» DESCRIPTION OF THE TASK
Quote exactly and only this range of lines in the data below: the line that holds "Step 1, drivers: a" to the line that holds "0.063 | 0.12 |", both included.

» DATA FOR THIS TASK
From an optimization exercise on the open Yosys and OpenROAD flow, aimed at small area, a short achievable clock period and few clock cycles per item; shortcuts taken in it are not production practice. Only simulation tests tie the RTL to the original design; equivalence was not proved.

==> flow/design.v (excerpt) <==
module mx_dot_acc (
    input  wire         clk,
    input  wire         rst,         
    input  wire         in_valid,
    output wire         in_ready,
    input  wire         in_first,    
    input  wire         in_last,     
    input  wire [31:0]  acc_init,    
    input  wire [127:0] w_data,      
    input  wire [7:0]   w_scale,     
    input  wire [255:0] a_data,      
    input  wire [7:0]   a_scale,     
    input  wire [7:0]   skip_t,      
    output reg          out_valid,
    output reg  [31:0]  out_acc      
);
==> flow/config.mk <==
export PLATFORM = sky130hd
export DESIGN_NAME = mx_dot_acc
export DESIGN_NICKNAME = mx_dot_acc
export VERILOG_FILES = /design/flow/design.v
export SDC_FILE = /design/flow/constraint.sdc
export NUM_CORES = 4
export LEC_CHECK = 0
export ABC_AREA = 1
export CAP_MARGIN = 20
export CORE_MARGIN = 4
export CORE_UTILIZATION = 45
export SLEW_MARGIN = 20
==> flow/constraint.sdc <==
create_clock -name core_clock -period 40.0 [get_ports {clk}]
set_input_delay 8.0000 -clock core_clock [delete_from_list [all_inputs] [get_ports {clk}]]
set_output_delay 8.0000 -clock core_clock [all_outputs]
set_load 0.01 [all_outputs]
standard.sh (not shown) runs the stock make flow with config.mk's settings and CLKGATE_MAP_FILE= SYNTH_SCRIPT=/design/flow/synth_recipe.tcl, a recipe that flattens the netlist after the stock synthesis.
==> flow/flow/run.sh <==
#!/bin/bash
# The standard layout (the standard.sh, its synthesis unchanged), with:
#  - the combinational logic of the synthesized netlist re-mapped by a
#    stronger ABC area script (flow/reabc.sh); registers are kept by name;
#  - ORFS's timing repair asked to leave a setup margin, so that
#    repair_timing works on paths well inside the clock period;
#  - the smallest buffer on each port.
# The SDC and the clock period are unchanged.
set -euo pipefail
cd "$(dirname "$0")/.."
KNOBS=(SETUP_SLACK_MARGIN=32 "BUFFER_PORTS_ARGS=-buffer_cell sky130_fd_sc_hd__buf_1")
R=orfs/results/sky130hd/mx_dot_acc/base
bash standard.sh "${KNOBS[@]}" synth > flow_synth.log 2>&1
cp $R/1_2_yosys.v orfs/1_2_yosys_standard.v
bash flow/reabc.sh orfs/1_2_yosys_standard.v orfs/1_2_yosys_reabc.v \
    "$FLOW_HOME/platforms/sky130hd/lib/sky130_fd_sc_hd__tt_025C_1v80.lib" orfs/reabc > flow_reabc.log 2>&1 \
  && [[ -s orfs/1_2_yosys_reabc.v ]] \
  && cp orfs/1_2_yosys_reabc.v $R/1_2_yosys.v && touch $R/1_2_yosys.v \
  || echo "re-mapping failed: the standard netlist is laid out" >> flow_reabc.log
bash standard.sh "${KNOBS[@]}" finish > flow_layout.log 2>&1
==> flow/flow/reabc.sh <==
#!/bin/bash
# Re-maps the combinational logic of a synthesized netlist with a stronger
# ABC area script; registers (and tie cells) are kept as they are, by name.
# usage: reabc.sh NETLIST_IN NETLIST_OUT LIBERTY WORKDIR
set -euo pipefail
IN=$1; OUT=$2; LIB=$3; W=$4
mkdir -p "$W"
DU=$(grep -o 'cell *( *"\?sky130_fd_sc_hd__[A-Za-z0-9_]*' "$LIB" | sed 's/.*\(sky130_fd_sc_hd__[A-Za-z0-9_]*\)/\1/' | grep -E 'lpflow|probe' | sort -u | sed 's/^/-dont_use /' | tr '\n' ' ')
cat > "$W/area.abc" <<'EOS'
&get -n
&st
&dch -f
&nf -a -C 32 -F 8 -A 4 -p
&mfs
&put
topo
buffer -c
upsize -c
dnsize -c
EOS
printf 'set_driving_cell sky130_fd_sc_hd__buf_1\nset_load 5\n' > "$W/abc.constr"
cat > "$W/reabc.ys" <<EOS
read_liberty -ignore_miss_func $LIB
read_verilog $IN
hierarchy -top mx_dot_acc
setattr -mod -set keep_hierarchy 1 sky130_fd_sc_hd__*df* sky130_fd_sc_hd__conb_1
flatten
opt_clean
abc -liberty $LIB -script $W/area.abc -constr $W/abc.constr -D 40000 $DU
opt_clean -purge
stat -liberty $LIB
select mx_dot_acc
write_verilog -noattr -nohex -nodec -selected $OUT
EOS
Y=yosys
[[ -n "${FLOW_HOME:-}" && -x "$FLOW_HOME/../tools/install/yosys/bin/yosys" ]] && Y="$FLOW_HOME/../tools/install/yosys/bin/yosys"
"$Y" -l "$W/reabc.log" -q "$W/reabc.ys"
Testbench counts at the start, summed over its fixed seeds: cycles 27,208, blocks 27,168.
Edit:
--- a/flow/flow/run.sh
+++ b/flow/flow/run.sh
@@ -9,5 +9,5 @@
 set -euo pipefail
 cd "$(dirname "$0")/.."
-KNOBS=(SETUP_SLACK_MARGIN=32 "BUFFER_PORTS_ARGS=-buffer_cell sky130_fd_sc_hd__buf_1")
+KNOBS=(SETUP_SLACK_MARGIN=31 "BUFFER_PORTS_ARGS=-buffer_cell sky130_fd_sc_hd__buf_1")
 R=orfs/results/sky130hd/mx_dot_acc/base
 bash standard.sh "${KNOBS[@]}" synth > flow_synth.log 2>&1
--- a/flow/flow/reabc.sh
+++ b/flow/flow/reabc.sh
@@ -11,5 +11,5 @@
 &st
 &dch -f
-&nf -a -C 32 -F 8 -A 4 -p
+&nf -a
 &mfs
 &put
Effect: Non-clock buffer count climbs by 158. Core utilization climbs by 1.1 points. Area after synthesis climbs slightly. Routed wire length drops by a few percent. Global-route usage drops by 1.2 points. Maximum frequency climbs by a little under a tenth. Worst setup slack improved by 0.74 ns. Clock-buffer cell count climbs by 9.
Edit:
==> flow/flow/run.sh (replaced) <==
#!/bin/bash
# The standard layout (the standard.sh, its synthesis unchanged), with:
#  - ORFS's timing repair asked to leave a setup margin, so that
#    repair_timing works on paths well inside the clock period;
#  - the smallest buffer on each port.
# The SDC and the clock period are unchanged.
set -euo pipefail
cd "$(dirname "$0")/.."
KNOBS=(SETUP_SLACK_MARGIN=31 "BUFFER_PORTS_ARGS=-buffer_cell sky130_fd_sc_hd__buf_1")
bash standard.sh "${KNOBS[@]}" finish > flow_layout.log 2>&1
removed: flow/flow/reabc.sh
The changed run went through all stages and came out clean.
Worst hold slack got worse by 0.017 ns.
Wire length climbs by 11%.
Maximum frequency is about the same.

* * *

## main
mx_dot_acc again, from the RTL that the note above started with.
Settings: LEC_CHECK=0, ABC_AREA=1, CAP_MARGIN=20, CORE_MARGIN=4, CORE_UTILIZATION=50, SLEW_MARGIN=20; clock period 40.0 ns.
==> flow/flow/run.sh <==
#!/bin/bash
# The standard layout (the standard.sh, its synthesis unchanged), with:
#  - the combinational logic of the synthesized netlist re-mapped by a
#    stronger ABC area script (flow/reabc.sh); registers are kept by name;
#  - ORFS's timing repair asked to leave a setup margin, so that
#    repair_timing works on paths well inside the clock period;
#  - the smallest buffer on each port.
# The SDC and the clock period are unchanged.
set -euo pipefail
cd "$(dirname "$0")/.."
KNOBS=(SETUP_SLACK_MARGIN=31 "BUFFER_PORTS_ARGS=-buffer_cell sky130_fd_sc_hd__buf_1")
R=orfs/results/sky130hd/mx_dot_acc/base
bash standard.sh "${KNOBS[@]}" synth > flow_synth.log 2>&1
cp $R/1_2_yosys.v orfs/1_2_yosys_standard.v
bash flow/reabc.sh orfs/1_2_yosys_standard.v orfs/1_2_yosys_reabc.v \
    "$FLOW_HOME/platforms/sky130hd/lib/sky130_fd_sc_hd__tt_025C_1v80.lib" orfs/reabc > flow_reabc.log 2>&1 \
  && [[ -s orfs/1_2_yosys_reabc.v ]] \
  && cp orfs/1_2_yosys_reabc.v $R/1_2_yosys.v && touch $R/1_2_yosys.v \
  || echo "re-mapping failed: the standard netlist is laid out" >> flow_reabc.log
bash standard.sh "${KNOBS[@]}" finish > flow_layout.log 2>&1
==> flow/flow/reabc.sh <==
#!/bin/bash
# Re-maps the combinational logic of a synthesized netlist with a stronger
# ABC area script; registers (and tie cells) are kept as they are, by name.
# usage: reabc.sh NETLIST_IN NETLIST_OUT LIBERTY WORKDIR
set -euo pipefail
IN=$1; OUT=$2; LIB=$3; W=$4
mkdir -p "$W"
DU=$(grep -o 'cell *( *"\?sky130_fd_sc_hd__[A-Za-z0-9_]*' "$LIB" | sed 's/.*\(sky130_fd_sc_hd__[A-Za-z0-9_]*\)/\1/' | grep -E 'lpflow|probe' | sort -u | sed 's/^/-dont_use /' | tr '\n' ' ')
cat > "$W/area.abc" <<'EOS'
&get -n
&st
&dch -f
&nf -a
&mfs
&put
topo
buffer -c
upsize -c
dnsize -c
EOS
printf 'set_driving_cell sky130_fd_sc_hd__buf_1\nset_load 5\n' > "$W/abc.constr"
cat > "$W/reabc.ys" <<EOS
read_liberty -ignore_miss_func $LIB
read_verilog $IN
hierarchy -top mx_dot_acc
setattr -mod -set keep_hierarchy 1 sky130_fd_sc_hd__*df* sky130_fd_sc_hd__conb_1
flatten
opt_clean
abc -liberty $LIB -script $W/area.abc -constr $W/abc.constr -D 40000 $DU
opt_clean -purge
stat -liberty $LIB
select mx_dot_acc
write_verilog -noattr -nohex -nodec -selected $OUT
EOS
Y=yosys
[[ -n "${FLOW_HOME:-}" && -x "$FLOW_HOME/../tools/install/yosys/bin/yosys" ]] && Y="$FLOW_HOME/../tools/install/yosys/bin/yosys"
"$Y" -l "$W/reabc.log" -q "$W/reabc.ys"
Testbench counts of main, summed over its fixed seeds: cycles 27,208, blocks 27,168.
--- input diff main..the feature branch ---
Settings: CORE_UTILIZATION changed from 50 to 45.
--- a/flow/flow/run.sh
+++ b/flow/flow/run.sh
@@ -11 +11 @@
-KNOBS=(SETUP_SLACK_MARGIN=31 "BUFFER_PORTS_ARGS=-buffer_cell sky130_fd_sc_hd__buf_1")
+KNOBS=(SETUP_SLACK_MARGIN=32 "BUFFER_PORTS_ARGS=-buffer_cell sky130_fd_sc_hd__buf_1")
--- a/flow/flow/reabc.sh
+++ b/flow/flow/reabc.sh
@@ -13 +13 @@
-&nf -a
+&nf -a -R 20 -C 32 -F 8 -A 4 -p
### Flow results
Diff main -> the feature branch | data required time at the worst endpoint | increase of 40 ps
Compared to main, the feature branch leaves more free space in the core.
Fraction of final layout cells sized beyond drive strength 1, the feature branch and main, higher one = main.
Delta (the feature branch minus main): number of nets in the layout lost 4.7%, total wire length after detailed routing picked up an extra 3.6%.
In the feature branch relative to main, final non-filler cell total had gone down by a few percent.
The capture point of the worst path comes out out_acc[19] in one run and out_acc[5] in the other, namely in the feature branch and main respectively.

-- re-timing with driven ports --
Ports are ideal in the flow. The routed layouts listed here were re-timed in OpenROAD.
Step 1, drivers: a clkbuf_16 drives clk and a buf_2 each remaining input, both assumed.
Step 2 moves the port delays by t, midway between the first and last clock arrival at a register: inputs arrive t later, outputs are due t later. That takes back most of the time a late clock gives input paths.
Slacks: ideal / step 1 / step 2; pairs: ideal / step 1.
| run | t (ns) | setup slack, ns | clock arrival spread, ns | worst slew at a driven data input, ns |
|---|---|---|---|---|
| the first run of note 1 | 0.822 | 29.532 / 29.532 / 29.532 | 0.064 / 0.063 | 0.12 |
| the second run of note 1 | 0.813 | 30.277 / 30.277 / 30.277 | 0.062 / 0.062 | 0.09 |
| the third run of note 1 | 0.816 | 30.273 / 30.273 / 30.273 | 0.080 / 0.081 | 0.13 |
| main | 0.781 | 30.171 / 30.171 / 30.171 | 0.039 / 0.040 | 0.08 |
| the feature branch | 0.831 | 28.854 / 28.854 / 28.854 | 0.049 / 0.049 | 0.13 |
After both steps every run listed still meets setup and hold.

» EXPECTED OUTPUT
Step 1, drivers: a clkbuf_16 drives clk and a buf_2 each remaining input, both assumed.
Step 2 moves the port delays by t, midway between the first and last clock arrival at a register: inputs arrive t later, outputs are due t later. That takes back most of the time a late clock gives input paths.
Slacks: ideal / step 1 / step 2; pairs: ideal / step 1.
| run | t (ns) | setup slack, ns | clock arrival spread, ns | worst slew at a driven data input, ns |
|---|---|---|---|---|
| the first run of note 1 | 0.822 | 29.532 / 29.532 / 29.532 | 0.064 / 0.063 | 0.12 |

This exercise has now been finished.